[The data — start]
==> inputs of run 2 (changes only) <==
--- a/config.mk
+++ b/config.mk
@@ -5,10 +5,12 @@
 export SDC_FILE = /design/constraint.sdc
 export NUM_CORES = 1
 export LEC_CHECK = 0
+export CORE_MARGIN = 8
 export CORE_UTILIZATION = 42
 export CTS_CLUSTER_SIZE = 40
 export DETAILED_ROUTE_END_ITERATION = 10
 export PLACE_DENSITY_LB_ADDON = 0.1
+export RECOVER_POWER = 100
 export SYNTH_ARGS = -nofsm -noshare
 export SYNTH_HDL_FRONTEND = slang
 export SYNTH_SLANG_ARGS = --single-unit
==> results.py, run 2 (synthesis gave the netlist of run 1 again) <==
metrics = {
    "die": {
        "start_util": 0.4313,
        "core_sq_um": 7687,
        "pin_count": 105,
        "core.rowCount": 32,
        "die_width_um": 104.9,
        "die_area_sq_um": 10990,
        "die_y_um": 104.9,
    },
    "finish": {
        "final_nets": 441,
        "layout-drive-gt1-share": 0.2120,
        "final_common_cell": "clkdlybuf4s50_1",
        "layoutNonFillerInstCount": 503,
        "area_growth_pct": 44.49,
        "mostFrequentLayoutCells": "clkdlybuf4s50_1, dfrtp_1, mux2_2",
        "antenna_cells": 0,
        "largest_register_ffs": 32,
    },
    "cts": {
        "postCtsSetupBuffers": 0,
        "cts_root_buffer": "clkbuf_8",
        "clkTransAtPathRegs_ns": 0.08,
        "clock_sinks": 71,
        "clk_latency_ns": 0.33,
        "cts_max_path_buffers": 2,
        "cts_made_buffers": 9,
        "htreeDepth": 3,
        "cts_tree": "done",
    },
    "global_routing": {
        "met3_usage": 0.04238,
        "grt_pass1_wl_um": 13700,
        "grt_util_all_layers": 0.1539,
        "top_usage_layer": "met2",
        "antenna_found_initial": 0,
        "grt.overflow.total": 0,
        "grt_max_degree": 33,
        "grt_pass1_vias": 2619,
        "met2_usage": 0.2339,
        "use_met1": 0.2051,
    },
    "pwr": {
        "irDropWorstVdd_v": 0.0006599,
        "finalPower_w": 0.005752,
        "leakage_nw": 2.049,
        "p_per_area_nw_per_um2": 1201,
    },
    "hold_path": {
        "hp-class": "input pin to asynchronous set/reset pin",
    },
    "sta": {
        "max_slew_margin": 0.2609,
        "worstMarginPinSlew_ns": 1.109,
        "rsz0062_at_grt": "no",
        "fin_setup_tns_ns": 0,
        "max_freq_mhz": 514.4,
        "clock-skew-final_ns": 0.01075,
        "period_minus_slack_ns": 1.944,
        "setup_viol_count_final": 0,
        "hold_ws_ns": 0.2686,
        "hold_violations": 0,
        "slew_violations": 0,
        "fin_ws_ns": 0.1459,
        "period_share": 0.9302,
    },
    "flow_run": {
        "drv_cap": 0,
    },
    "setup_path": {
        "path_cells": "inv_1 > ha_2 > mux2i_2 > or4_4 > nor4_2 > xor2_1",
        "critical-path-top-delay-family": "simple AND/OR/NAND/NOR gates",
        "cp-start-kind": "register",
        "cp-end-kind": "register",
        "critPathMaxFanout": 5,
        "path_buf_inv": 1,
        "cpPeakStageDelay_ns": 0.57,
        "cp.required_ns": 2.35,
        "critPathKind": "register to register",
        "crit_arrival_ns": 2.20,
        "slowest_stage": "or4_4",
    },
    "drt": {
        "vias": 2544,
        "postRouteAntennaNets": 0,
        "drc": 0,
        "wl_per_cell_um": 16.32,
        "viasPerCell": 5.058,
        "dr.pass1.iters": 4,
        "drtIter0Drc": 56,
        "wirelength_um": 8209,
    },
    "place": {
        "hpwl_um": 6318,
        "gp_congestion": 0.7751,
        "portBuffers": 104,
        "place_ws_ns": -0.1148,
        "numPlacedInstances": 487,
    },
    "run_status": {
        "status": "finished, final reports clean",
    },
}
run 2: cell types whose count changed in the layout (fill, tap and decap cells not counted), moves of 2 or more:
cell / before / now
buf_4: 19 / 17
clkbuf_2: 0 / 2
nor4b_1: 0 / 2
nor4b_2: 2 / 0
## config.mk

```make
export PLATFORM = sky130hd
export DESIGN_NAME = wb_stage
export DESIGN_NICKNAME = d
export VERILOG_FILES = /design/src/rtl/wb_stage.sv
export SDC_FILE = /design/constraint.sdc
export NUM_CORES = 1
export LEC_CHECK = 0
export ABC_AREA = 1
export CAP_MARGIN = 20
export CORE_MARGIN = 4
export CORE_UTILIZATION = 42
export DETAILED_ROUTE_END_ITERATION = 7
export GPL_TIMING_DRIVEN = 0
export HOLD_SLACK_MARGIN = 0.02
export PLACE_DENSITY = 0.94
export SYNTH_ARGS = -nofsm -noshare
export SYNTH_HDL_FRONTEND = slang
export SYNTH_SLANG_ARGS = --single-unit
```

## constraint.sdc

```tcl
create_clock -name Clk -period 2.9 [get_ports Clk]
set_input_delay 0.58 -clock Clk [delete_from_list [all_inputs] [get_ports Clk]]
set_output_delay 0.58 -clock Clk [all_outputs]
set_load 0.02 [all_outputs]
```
[The data — finish]
[The data — start]
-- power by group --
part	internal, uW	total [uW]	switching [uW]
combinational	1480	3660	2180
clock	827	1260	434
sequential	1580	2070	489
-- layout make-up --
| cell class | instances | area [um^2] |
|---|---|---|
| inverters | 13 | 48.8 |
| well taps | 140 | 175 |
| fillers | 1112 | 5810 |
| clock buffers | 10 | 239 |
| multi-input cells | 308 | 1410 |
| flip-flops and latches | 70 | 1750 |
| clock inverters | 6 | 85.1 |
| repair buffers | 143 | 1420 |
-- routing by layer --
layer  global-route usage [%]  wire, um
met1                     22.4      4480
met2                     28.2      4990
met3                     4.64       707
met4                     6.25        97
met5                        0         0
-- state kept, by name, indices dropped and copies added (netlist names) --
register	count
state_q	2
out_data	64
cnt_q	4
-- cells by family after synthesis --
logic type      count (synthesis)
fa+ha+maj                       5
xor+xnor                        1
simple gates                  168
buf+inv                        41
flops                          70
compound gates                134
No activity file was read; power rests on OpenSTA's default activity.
[The data — finish]
From the records above, pick out and copy each line holding the word "inverters".

Written answer:
| inverters | 13 | 48.8 |
| clock inverters | 6 | 85.1 |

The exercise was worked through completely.